Anyways, we ate lunch at the entrance which consisted of noodle soup, Tibetan sweat tea (masala?). Mine with Yak meat, his without (vegetarian). There were two more older women with an older child looking for a ride down the hill as we were leaving, Siji looked at me with the, "What do you
want to do?" and I nodded to them to jump in. We made a few brief stops down the hill for pictures, and the women laughed when I photographed the drying Yak poop and piles of it that they use as an energy source (for fires if I understood correctly). They also smiled as I giggled at the goats that covered the road at some points.
We dropped them at the bottom and waved goodbye. Little things like sharing a ride with locals makes me happy. I feel I helped them a little with their day and that hopefully I made a good impression on them on the part of all foreigners and travelers.
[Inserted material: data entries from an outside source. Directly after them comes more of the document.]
What follows belongs to an exercise in optimizing a design on an open flow for small area, a short achievable clock period and few clock cycles; a production flow would make more cautious choices.
Only simulation tests tie the RTL to the original design; equivalence was not proved.

==> inputs of build 69 <==
// sloth_round_engine
module sloth_round_engine #(
    parameter W = 128
) (
    input  wire         clk,
    input  wire         rst,
    input  wire         start,
    input  wire         mode,
    input  wire [31:0]  rounds,
    input  wire [W-1:0] p,
    input  wire [W-1:0] x,
    output wire         ready,
    output reg          done,
    output wire [W-1:0] y,
    output reg          xr
);
==> flow/config.mk <==
export PLATFORM = sky130hd
export DESIGN_NAME = sloth_round_engine
export DESIGN_NICKNAME = sloth_round_engine
export VERILOG_FILES = /design/flow/design.v
export SDC_FILE = /design/flow/constraint.sdc
export NUM_CORES = 4
export LEC_CHECK = 0
export CAP_MARGIN = 40
export CORE_MARGIN = 2
export CORE_UTILIZATION = 60
export SLEW_MARGIN = 40
==> flow/constraint.sdc <==
create_clock -name core_clock -period 14.0 [get_ports {clk}]
set_input_delay 2.8000 -clock core_clock [delete_from_list [all_inputs] [get_ports {clk}]]
set_output_delay 2.8000 -clock core_clock [all_outputs]
set_load 0.01 [all_outputs]
standard.sh (not shown) runs the stock make flow with config.mk's settings and CLKGATE_MAP_FILE= SYNTH_SCRIPT=/design/flow/synth_recipe.tcl, a recipe that flattens the netlist after the stock synthesis.
==> flow/flow/run.sh <==
#!/bin/bash
# Standard layout, with the resizer asked for more setup slack than the
# period needs (same clock and constraints), without its rebuffering move.
set -euo pipefail
export SETUP_SLACK_MARGIN=9
export SETUP_MOVE_SEQUENCE="unbuffer,sizeup,swap,clone,split"
bash standard.sh > standard_flow.log 2>&1
==> inputs of build 31, as changes to build 69 <==
--- a/flow/design.v
+++ b/flow/design.v
@@ -75,17 +75,16 @@
 );
     localparam K   = 4;
     localparam NIT = (W + K - 1) / K;    
     localparam NR  = NIT * K;
     localparam S_IDLE  = 4'd0;
     localparam S_INIT  = 4'd1;    
     localparam S_INIT2 = 4'd2;    
     localparam S_ROUND = 4'd3;    
-    localparam S_R2    = 4'd4;    
     localparam S_R3    = 4'd5;    
     localparam S_DBL   = 4'd6;    
     localparam S_MM    = 4'd7;    
     localparam S_CONV  = 4'd8;    
     localparam S_XLD   = 4'd9;    
     localparam S_DMX1  = 4'd10;   
     localparam S_DMX2  = 4'd11;   
     localparam OP_SQ   = 4'd0;    
@@ -114,17 +113,17 @@
     reg [7:0]    n_r;         
     reg [6:0]    nit_r;       
     reg [6:0]    mm_cnt;      
     reg [8:0]    dbl_cnt;
     reg [7:0]    i_r;         
     reg [3:0]    op;
     reg          big_r;       
     reg          e0_r, e1_r;  
-    reg          f_mm, f_ux, f_uh, f_u2x, f_ub, f_sub;
+    reg          f_mm, f_ux, f_u2x, f_ub, f_sub;
     assign ready = rdy;
     assign y     = X;
     function [7:0] bitlen;
         input [W-1:0] v;
         integer k;
         begin
             bitlen = 8'd0;
             for (k = 0; k < W; k = k + 1)
@@ -150,20 +149,22 @@
                 t = v * k + 1;
                 if (t[K-1:0] == {K{1'b0}}) mprime = k;
             end
         end
     endfunction
     wire [6:0] nit_calc = nit_of(bl_r);
     wire [7:0] n_calc   = nit_calc * K;
     wire [W-1:0] m_th;    
+    wire [W-1:0] hi_th;   
     genvar g;
     generate
         for (g = 0; g < W; g = g + 1) begin : g_th
-            assign m_th[g] = (g < bl_r[7:1]);
+            assign m_th[g]  = (g < bl_r[7:1]);
+            assign hi_th[g] = (g >= bl_r);
         end
     endgenerate
     wire [W-3:0] pk = P[W-1:2];
     wire [7:0] i_m1 = i_r - 8'd1;
     wire e0 = ~i_r[7] & pk[i_r[6:0]];
     wire e1 = ~i_m1[7] & pk[i_m1[6:0]];
     wire i_pos = ~i_r[7];                  
     wire i_ge1 = ~i_r[7] & (i_r != 8'd0);  
@@ -178,35 +179,33 @@
         .b    (B),
         .p    (P),
         .mp   (mp_r),
         .ss_o (ss_n),
         .sc_o (sc_n),
         .sk_o (sk_n)
     );
     wire [W:0]   u   = ({(W+1){f_ux}}  & {1'b0, X})
-                     | ({(W+1){f_uh}}  & {2'b0, X[W-1:1]})
                      | ({(W+1){f_u2x}} & {X, 1'b0})
                      | ({(W+1){f_ub}}  & B);
     wire [W+1:0] np  = {(W+2){f_sub}} & ~{2'b00, P};
     wire [W+1:0] op1 = Ss | {1'b0, u};
     wire [W+1:0] op2 = Sc | np;
     wire         cin = f_sub | Sk;
     wire [W+3:0] sx  = {1'b0, op1, cin} + {1'b0, op2, cin};
     wire [W+2:0] sum = sx[W+3:1];
     wire         ge  = sum[W+2];
     wire [W-1:0] red = ge ? sum[W-1:0] : u[W-1:0];
     always @(*) begin
         nst = state;
         case (state)
         S_IDLE:  if (start) nst = S_INIT;
         S_INIT:  nst = (rc == 32'd0) ? S_IDLE : S_INIT2;
         S_INIT2: nst = S_ROUND;
-        S_ROUND: nst = S_R2;
-        S_R2:    nst = S_R3;
+        S_ROUND: nst = S_R3;
         S_R3:    nst = big_r ? S_MM : S_DBL;
         S_DBL:   if (dbl_cnt == 9'd0) nst = S_MM;
         S_MM:    if (mm_cnt == 7'd1) nst = S_CONV;
         S_CONV:  nst = (op == OP_OUT || op == OP_RED || op == OP_DSQ) ? S_XLD : S_MM;
         S_XLD:   nst = (op == OP_RED) ? S_DBL :
                        (op == OP_DSQ) ? S_DMX1 :
                        (rc == 32'd1) ? S_IDLE : S_ROUND;
         S_DMX1:  nst = S_DMX2;
@@ -249,20 +248,19 @@
     wire [W:0] b_next = ({(W+1){b_sum}} & sum[W:0])
                       | ({(W+1){b_x}}   & {1'b0, X})
                       | ({(W+1){b_t3}}  & T3)
                       | {{W{1'b0}}, b_one};
     always @(posedge clk) begin
         state <= nst;
         f_mm  <= (nst == S_MM);
         f_ux  <= (nst == S_INIT) || (nst == S_R3) || (nst == S_DMX2);
-        f_uh  <= (nst == S_R2);
         f_u2x <= (nst == S_DBL);
         f_ub  <= (nst == S_XLD);
-        f_sub <= (nst == S_INIT) || (nst == S_R2) || (nst == S_R3) ||
+        f_sub <= (nst == S_INIT) || (nst == S_R3) ||
                  (nst == S_DMX2) || (nst == S_DBL) || (nst == S_XLD);
         e0_r  <= e0;
         e1_r  <= e1;
         Ss    <= f_mm ? ss_n : {(W+2){1'b0}};
         Sc    <= f_mm ? sc_n : {(W+2){1'b0}};
         Sk    <= f_mm & sk_n;
         if (state != S_MM)
             mm_cnt <= (state == S_R3 && big_r) ? NIT[6:0] : nit_r;
@@ -305,18 +303,18 @@
                     done <= 1'b1;
                     rdy  <= 1'b1;
                 end
             end
             S_INIT2: begin
                 nit_r <= nit_calc;
                 n_r   <= n_calc;
             end
-            S_R2: begin
-                big_r <= ge;
+            S_ROUND: begin
+                big_r <= |(X & hi_th);
             end
             S_R3: begin
                 if (big_r) begin
                     op      <= OP_RED;
                     dbl_cnt <= mode_r ? NR + n_r[7:1] : NR + n_r;
                 end else begin
                     dbl_cnt <= mode_r ? {2'b0, n_r[7:1]} : {1'b0, n_r};
                 end
==> flow/config.mk (replaced) <==
export PLATFORM = sky130hd
export DESIGN_NAME = sloth_round_engine
export DESIGN_NICKNAME = sloth_round_engine
export VERILOG_FILES = /design/flow/design.v
export SDC_FILE = /design/flow/constraint.sdc
export NUM_CORES = 4
export LEC_CHECK = 0
export CAP_MARGIN = 40
export CORE_MARGIN = 2
export CORE_UTILIZATION = 55
export SLEW_MARGIN = 40
==> comparison <==
In build 69 the area after synthesis is lower than in build 31, by about 1.6%. Of build 69 and build 31, build 69 has the higher fmax (gap about 9%, measured against build 31). Between build 69 and build 31, the lower via count is in build 69 (gap 4.1%, measured against build 31). In build 31 the synthesized cell count is higher than in build 69, by about 3.4%. In build 69 the setup slack is better than in build 31, by 0.52 ns. In build 69 the final area is smaller than in build 31, by 2.0%. Of build 69 and build 31, build 69 has the higher register-to-register slack (gap 0.52 ns). Build 69 ran to the end with no violations. Build 31 finished clean.
Testbench counts of build 69, summed over its fixed seeds: cycles 60,604.
Testbench counts of build 31, summed over its fixed seeds: cycles 60,552.

[port drivers added, routing unchanged]
Ports are ideal in the flow. The routed layouts listed here were re-timed in OpenROAD.
Step 1 sets driving cells, clkbuf_16 on the clock port and buf_2 on the other inputs (assumed; they add their load-dependent delay and slew).
Step 2 adds t to the input delays and takes it off the output delays; t is the mean of the earliest and latest rising clock arrival at the registers after step 1. Input paths then give back, and output paths get back, about the clock's delay inside the block.
a / b / c = no drivers / after step 1 / after step 2; a / b = the first two.
run | shift t [ns] | slack for setup (ns) | hold slack, ns | worst setup path at the end
build 69 | 0.863 | 8.378 / 8.378 / 8.378 | 0.431 / 0.431 / 0.431 | register to register
build 31 | 0.896 | 7.857 / 7.857 / 7.857 | 0.436 / 0.436 / 0.436 | register to register
After both steps setup and hold are still met in every run listed.
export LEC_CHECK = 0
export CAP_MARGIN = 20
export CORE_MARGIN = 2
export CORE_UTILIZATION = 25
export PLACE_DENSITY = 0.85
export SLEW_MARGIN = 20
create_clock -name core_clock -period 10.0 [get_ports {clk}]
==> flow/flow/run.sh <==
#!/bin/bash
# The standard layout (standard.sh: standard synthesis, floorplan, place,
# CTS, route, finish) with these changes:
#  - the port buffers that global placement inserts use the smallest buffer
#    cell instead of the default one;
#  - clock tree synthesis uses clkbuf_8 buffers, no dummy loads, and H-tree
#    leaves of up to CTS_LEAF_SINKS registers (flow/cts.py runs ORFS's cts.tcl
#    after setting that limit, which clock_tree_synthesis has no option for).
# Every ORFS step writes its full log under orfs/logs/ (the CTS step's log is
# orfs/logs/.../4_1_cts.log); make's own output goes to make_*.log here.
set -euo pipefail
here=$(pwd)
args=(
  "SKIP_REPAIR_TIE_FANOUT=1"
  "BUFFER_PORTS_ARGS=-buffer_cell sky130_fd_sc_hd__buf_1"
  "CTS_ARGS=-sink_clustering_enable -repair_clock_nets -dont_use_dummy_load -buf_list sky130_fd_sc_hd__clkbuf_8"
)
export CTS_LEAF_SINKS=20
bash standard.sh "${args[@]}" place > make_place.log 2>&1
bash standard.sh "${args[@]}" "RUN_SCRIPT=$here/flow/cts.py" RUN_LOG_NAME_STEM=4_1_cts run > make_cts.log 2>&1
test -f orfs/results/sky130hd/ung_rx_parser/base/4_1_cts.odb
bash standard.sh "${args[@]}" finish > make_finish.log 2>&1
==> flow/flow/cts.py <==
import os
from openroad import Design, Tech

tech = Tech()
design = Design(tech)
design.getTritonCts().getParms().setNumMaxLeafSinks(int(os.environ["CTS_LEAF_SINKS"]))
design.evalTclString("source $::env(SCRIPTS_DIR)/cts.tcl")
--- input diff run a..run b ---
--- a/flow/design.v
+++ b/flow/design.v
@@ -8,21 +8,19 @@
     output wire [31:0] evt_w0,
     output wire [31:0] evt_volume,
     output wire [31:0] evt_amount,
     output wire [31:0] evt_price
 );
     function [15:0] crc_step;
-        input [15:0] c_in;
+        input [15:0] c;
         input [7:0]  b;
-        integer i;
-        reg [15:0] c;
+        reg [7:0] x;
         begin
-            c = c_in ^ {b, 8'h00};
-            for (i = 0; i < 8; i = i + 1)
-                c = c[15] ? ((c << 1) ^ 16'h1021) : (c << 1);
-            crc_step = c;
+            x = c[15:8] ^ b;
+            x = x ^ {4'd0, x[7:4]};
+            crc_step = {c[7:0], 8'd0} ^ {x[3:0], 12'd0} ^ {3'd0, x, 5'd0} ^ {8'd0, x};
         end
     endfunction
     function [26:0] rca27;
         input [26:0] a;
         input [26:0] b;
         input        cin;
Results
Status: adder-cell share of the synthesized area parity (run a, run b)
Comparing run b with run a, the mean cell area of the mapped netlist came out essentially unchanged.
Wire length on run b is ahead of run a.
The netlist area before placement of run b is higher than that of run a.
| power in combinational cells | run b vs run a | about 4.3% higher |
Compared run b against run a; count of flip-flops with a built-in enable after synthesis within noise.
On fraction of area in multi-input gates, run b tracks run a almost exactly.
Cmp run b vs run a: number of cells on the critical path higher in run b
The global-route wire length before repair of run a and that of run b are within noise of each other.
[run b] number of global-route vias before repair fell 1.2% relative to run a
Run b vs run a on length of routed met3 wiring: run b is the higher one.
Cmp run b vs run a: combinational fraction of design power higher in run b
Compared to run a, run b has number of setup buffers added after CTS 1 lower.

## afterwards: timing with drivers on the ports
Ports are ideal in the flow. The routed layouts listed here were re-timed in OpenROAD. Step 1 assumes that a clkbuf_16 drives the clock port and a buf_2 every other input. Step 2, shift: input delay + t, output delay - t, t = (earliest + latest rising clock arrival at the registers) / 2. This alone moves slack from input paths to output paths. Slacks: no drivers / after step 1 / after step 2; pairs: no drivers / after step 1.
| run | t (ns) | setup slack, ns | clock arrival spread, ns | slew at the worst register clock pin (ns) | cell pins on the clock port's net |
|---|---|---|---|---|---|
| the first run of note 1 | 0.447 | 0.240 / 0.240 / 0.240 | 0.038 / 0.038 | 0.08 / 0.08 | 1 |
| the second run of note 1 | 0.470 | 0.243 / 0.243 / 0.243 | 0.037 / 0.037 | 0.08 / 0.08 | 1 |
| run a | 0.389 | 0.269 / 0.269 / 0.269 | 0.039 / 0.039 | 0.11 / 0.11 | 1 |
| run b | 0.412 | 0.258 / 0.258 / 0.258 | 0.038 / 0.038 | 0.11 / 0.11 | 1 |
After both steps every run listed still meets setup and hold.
From there Siji asked if I wanted to go to his house or back to Lhasa. Now this sounds odd, but the guy at the tour agency told me that it could be arranged to see a locals home and town if I wanted after the tour. I just didn't realize it would be my driver's home. It was on the other side of a large lake, as he pointed to it from afar, and it ook us another 30 minutes to get there,
driving around the lake. I asked about his family, and he said he had a 10 year old daughter. No answer on the wife part. I was only just beginning to understand the Tibetan family dynamic, so I didn't pry. He lives with his mother, father, and daughter. The home was small, with a courtyard with chickens shared by 2 other families (probably related) and a shared, open air toilet, in the corner of the courtyard. I was surprised by the electronics. Tall speakers, a 32 inch TV, and a DVD player. lined the wall beside a small refrigerator and freezer. Siji's mom made us butter tea (a must try- but it tastes as bad as it sounds) and some rather stale bread for snacks, which they showed me to dip in the tea to let soften.
We walked around the house after snacks and tea and then headed for Lhasa. When I tipped him 50 RMB (about $8 USD) he was reluctant to accept, but did when I insisted.
It really was a great day, and I was glad I made the choice to go through them for my last day.